About this task.
Below are records; work out how many of their lines contain the word "programmable" and reply with the number only.

Available records.
◇ ◇ ◇
$ cat src/rtl/pesd_pkg.sv
// constants, carriers and enumerations for the performance event selection decoder
`default_nettype none

package pesd_pkg;

   // widths of the selection fields and of the per-cycle occurrence counts
   localparam int EVT_W = 8;                       // event number width
   localparam int MASK_W = 8;                      // qualifier mask width
   localparam int SRC_W = 3;                       // width of a per-cycle occurrence count
   localparam int NUM_PORTS = 6;                   // issue ports that dispatch micro-ops
   localparam int PORT_IDX_W = 3;                  // width of an issue port index

   // event numbers understood by the decoder
   localparam logic [EVT_W-1:0] EVT_IDLE = 8'h00;        // no event selected
   localparam logic [EVT_W-1:0] EVT_PORT_DISP = 8'hA1;   // port dispatch cycles
   localparam logic [EVT_W-1:0] EVT_MACRO_DEC = 8'hAA;   // instruction decode group
   localparam logic [EVT_W-1:0] EVT_STACK = 8'hAB;       // stack pointer group
   localparam logic [EVT_W-1:0] EVT_VEC_ALL = 8'hB0;     // vector micro-ops, stores excluded
   localparam logic [EVT_W-1:0] EVT_VEC_SAT = 8'hB1;     // saturating vector micro-ops
   localparam logic [EVT_W-1:0] EVT_VEC_TYPE = 8'hB3;    // vector micro-op type group

   // qualifier masks
   localparam logic [MASK_W-1:0] MASK_NONE = 8'h00;      // event takes no qualifier
   localparam logic [MASK_W-1:0] MASK_PORT0 = 8'h01;     // port 0, shifted left per port
   localparam logic [MASK_W-1:0] MASK_DEC_ALL = 8'h01;   // every instruction decoded
   localparam logic [MASK_W-1:0] MASK_DEC_CISC = 8'h08;  // complex instructions decoded
   localparam logic [MASK_W-1:0] MASK_SP_SYNC = 8'h01;   // stack pointer synchronisation
   localparam logic [MASK_W-1:0] MASK_SP_ADD = 8'h02;    // decoder stack pointer additions
   localparam logic [MASK_W-1:0] MASK_VEC_MUL = 8'h01;   // packed multiply
   localparam logic [MASK_W-1:0] MASK_VEC_SHIFT = 8'h02; // packed shift
   localparam logic [MASK_W-1:0] MASK_VEC_PACK = 8'h04;  // pack

   // class of occurrence that a selection counts
   typedef enum logic [3:0] {
      CLS_IDLE,
      CLS_NONE,
      CLS_PORT,
      CLS_DEC,
      CLS_CISC,
      CLS_SP_SYNC,
      CLS_SP_ADD,
      CLS_VEC_ALL,
      CLS_VEC_SAT,
      CLS_VEC_MUL,
      CLS_VEC_SHIFT,
      CLS_VEC_PACK
   } pesd_class_e;

   // one counter's programmed selection
   typedef struct packed {
      logic [EVT_W-1:0] evt;                       // event number
      logic [MASK_W-1:0] mask;                     // qualifier mask
   } pesd_sel_s;

   // occurrences reported by the pipeline in the current cycle
   typedef struct packed {
      logic [NUM_PORTS-1:0] port_dispatch_cycles;  // one bit per issue port
      logic [SRC_W-1:0] insts_decoded;             // instructions decoded
      logic complex_insts_decoded_count;           // a complex instruction decoded
      logic [SRC_W-1:0] stack_ptr_sync_count;      // stack pointer synchronisations
      logic [SRC_W-1:0] stack_ptr_auto_add_count;  // decoder stack pointer additions
      logic [SRC_W-1:0] vector_uops_executed;      // vector micro-ops, stores excluded
      logic [SRC_W-1:0] vector_saturating_uops;    // saturating vector micro-ops
      logic [SRC_W-1:0] vector_multiply_uops;      // packed multiply micro-ops
      logic [SRC_W-1:0] vector_shift_uops;         // packed shift micro-ops
      logic [SRC_W-1:0] vector_pack_uops;          // pack micro-ops
   } pesd_src_s;

   // result of matching one selection against the table
   typedef struct packed {
      pesd_class_e cls;                            // occurrence class to count
      logic [PORT_IDX_W-1:0] port;                 // issue port for port dispatch
      logic bad;                                   // selection unlisted or not allowed
   } pesd_match_s;

endpackage

`default_nettype wire

$ cat src/rtl/pesd_selmatch.sv
// table match of one counter's event selection
`timescale 1ns/100ps
`default_nettype none

module pesd_selmatch (
   input wire pesd_pkg::pesd_sel_s sel,            // programmed selection
   input wire logic on_cnt_zero,                   // this is programmable counter zero
   output var pesd_pkg::pesd_match_s match         // class, port and legality
);

   // walk the event table; anything not listed counts nothing
   always_comb begin
      match = '{cls: pesd_pkg::CLS_NONE, port: '0, bad: 1'b1};
      unique case (sel.evt)
         pesd_pkg::EVT_IDLE: begin
            // counter parked, not an error
            match.cls = pesd_pkg::CLS_IDLE;
            match.bad = 1'b0;
         end
         pesd_pkg::EVT_PORT_DISP: begin
            // one mask bit names one port
            for (int p = 0; p < pesd_pkg::NUM_PORTS; p++) begin
               if (sel.mask == (pesd_pkg::MASK_PORT0 << p)) begin
                  match.cls = pesd_pkg::CLS_PORT;
                  match.port = p[pesd_pkg::PORT_IDX_W-1:0];
                  match.bad = 1'b0;
               end
            end
            // port dispatch refused off counter zero
            if (!on_cnt_zero) begin
               match.cls = pesd_pkg::CLS_NONE;
               match.bad = 1'b1;
            end
         end
         pesd_pkg::EVT_MACRO_DEC: begin
            if (sel.mask == pesd_pkg::MASK_DEC_ALL) begin
               match.cls = pesd_pkg::CLS_DEC;
               match.bad = 1'b0;
            end else if (sel.mask == pesd_pkg::MASK_DEC_CISC) begin
               match.cls = pesd_pkg::CLS_CISC;
               match.bad = 1'b0;
            end
         end
         pesd_pkg::EVT_STACK: begin
            if (sel.mask == pesd_pkg::MASK_SP_SYNC) begin
               match.cls = pesd_pkg::CLS_SP_SYNC;
               match.bad = 1'b0;
            end else if (sel.mask == pesd_pkg::MASK_SP_ADD) begin
               match.cls = pesd_pkg::CLS_SP_ADD;
               match.bad = 1'b0;
            end
         end
         pesd_pkg::EVT_VEC_ALL: begin
            if (sel.mask == pesd_pkg::MASK_NONE) begin
               match.cls = pesd_pkg::CLS_VEC_ALL;
               match.bad = 1'b0;
            end
         end
         pesd_pkg::EVT_VEC_SAT: begin
            if (sel.mask == pesd_pkg::MASK_NONE) begin
               match.cls = pesd_pkg::CLS_VEC_SAT;
               match.bad = 1'b0;
            end
         end
         pesd_pkg::EVT_VEC_TYPE: begin
            if (sel.mask == pesd_pkg::MASK_VEC_MUL) begin
               match.cls = pesd_pkg::CLS_VEC_MUL;
               match.bad = 1'b0;
            end else if (sel.mask == pesd_pkg::MASK_VEC_SHIFT) begin
               match.cls = pesd_pkg::CLS_VEC_SHIFT;
               match.bad = 1'b0;
            end else if (sel.mask == pesd_pkg::MASK_VEC_PACK) begin
               match.cls = pesd_pkg::CLS_VEC_PACK;
               match.bad = 1'b0;
            end
         end
         default: begin
            // unlisted event keeps the default no-count answer
            match.bad = 1'b1;
         end
      endcase
   end

endmodule

`default_nettype wire

$ cat src/rtl/pesd_decode.sv
// performance event selection decoder: selection to per-cycle counter increment
//
// Behaviour
// - event A1H masks 01H-20H pick ports 0-5
// - port dispatch adds one per dispatching cycle
// - port dispatch selections valid on counter zero
// - AAH/01H counts every instruction decoded
// - AAH/08H counts complex instructions decoded
// - ABH/01H counts stack pointer synchronisations
// - ABH/02H counts decoder stack pointer additions
// - B0H/00H counts vector micro-ops, stores excluded
// - B1H/00H counts saturating vector micro-ops
// - B3H masks 01H/02H/04H: multiply, shift, pack
`timescale 1ns/100ps
`default_nettype none

module pesd_decode #(
   parameter int NUM_CNT = 2                       // programmable counters served
) (
   input wire logic ref_clk,                       // core clock, 200 MHz
   input wire logic rst,                           // asynchronous reset, active high
   input wire pesd_pkg::pesd_sel_s [NUM_CNT-1:0] sel_in, // new selection per counter
   input wire logic [NUM_CNT-1:0] sel_load,        // take sel_in for that counter
   input wire logic [NUM_CNT-1:0] cnt_enable,      // counter is counting
   input wire pesd_pkg::pesd_src_s src,            // pipeline occurrences this cycle
   output logic [NUM_CNT-1:0][pesd_pkg::SRC_W-1:0] cnt_inc_q, // amount to add
   output logic [NUM_CNT-1:0] cnt_hit_q,           // amount to add is non-zero
   output logic [NUM_CNT-1:0] sel_bad_q,           // selection unlisted or refused
   output var pesd_pkg::pesd_sel_s [NUM_CNT-1:0] sel_q // selection now in force
);

   // complete state of the decoder
   typedef struct packed {
      pesd_pkg::pesd_sel_s [NUM_CNT-1:0] sel;      // selection in force per counter
      logic [NUM_CNT-1:0][pesd_pkg::SRC_W-1:0] inc; // registered increment
      logic [NUM_CNT-1:0] hit;                     // registered non-zero flag
      logic [NUM_CNT-1:0] bad;                     // registered refusal flag
   } pesd_state_s;

   pesd_state_s st_q;                              // registered state
   pesd_state_s st_d;                              // next state
   pesd_pkg::pesd_match_s [NUM_CNT-1:0] match;     // table match per counter

   // pick the occurrence count for one match
   function automatic logic [pesd_pkg::SRC_W-1:0] pick(
      input pesd_pkg::pesd_match_s m,
      input pesd_pkg::pesd_src_s s
   );
      logic [pesd_pkg::SRC_W-1:0] v;
      v = '0;
      unique case (m.cls)
         pesd_pkg::CLS_IDLE: begin
            // parked counter adds nothing
            v = '0;
         end
         pesd_pkg::CLS_NONE: begin
            v = '0;
         end
         pesd_pkg::CLS_PORT: begin
            // one per cycle, at most one micro-op per port
            v = {{(pesd_pkg::SRC_W-1){1'b0}}, s.port_dispatch_cycles[m.port]};
         end
         pesd_pkg::CLS_DEC: begin
            v = s.insts_decoded;
         end
         pesd_pkg::CLS_CISC: begin
            // only one complex decode per cycle
            v = {{(pesd_pkg::SRC_W-1){1'b0}}, s.complex_insts_decoded_count};
         end
         pesd_pkg::CLS_SP_SYNC: begin
            v = s.stack_ptr_sync_count;
         end
         pesd_pkg::CLS_SP_ADD: begin
            v = s.stack_ptr_auto_add_count;
         end
         pesd_pkg::CLS_VEC_ALL: begin
            // source already leaves out register-to-memory moves
            v = s.vector_uops_executed;
         end
         pesd_pkg::CLS_VEC_SAT: begin
            v = s.vector_saturating_uops;
         end
         pesd_pkg::CLS_VEC_MUL: begin
            v = s.vector_multiply_uops;
         end
         pesd_pkg::CLS_VEC_SHIFT: begin
            v = s.vector_shift_uops;
         end
         pesd_pkg::CLS_VEC_PACK: begin
            v = s.vector_pack_uops;
         end
      endcase
      return v;
   endfunction

   // one table match per counter, counter zero alone may count ports
   for (genvar g = 0; g < NUM_CNT; g++) begin : g_match
      pesd_selmatch u_match (
         .sel(st_q.sel[g]),
         .on_cnt_zero(g == 0),
         .match(match[g])
      );
   end

   // next state: load selections, compute increments
   always_comb begin
      st_d = st_q;
      for (int i = 0; i < NUM_CNT; i++) begin
         // a new selection takes effect from the next cycle
         if (sel_load[i]) begin
            st_d.sel[i] = sel_in[i];
         end
         // add this cycle's occurrences of the selected class
         if (cnt_enable[i]) begin
            st_d.inc[i] = pick(match[i], src);
         end else begin
            // stopped counter sees nothing
            st_d.inc[i] = '0;
         end
         st_d.hit[i] = (st_d.inc[i] != '0);
         // refusal shown whether or not counting
         st_d.bad[i] = match[i].bad;
      end
   end

   // state register
   always_ff @(posedge ref_clk or posedge rst) begin
      if (rst) begin
         st_q <= '0;
      end else begin
         st_q <= st_d;
      end
   end

   // outputs come straight from the state register
   assign cnt_inc_q = st_q.inc;
   assign cnt_hit_q = st_q.hit;
   assign sel_bad_q = st_q.bad;
   assign sel_q = st_q.sel;

endmodule

`default_nettype wire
◇ ◇ ◇
Solved exercise.
2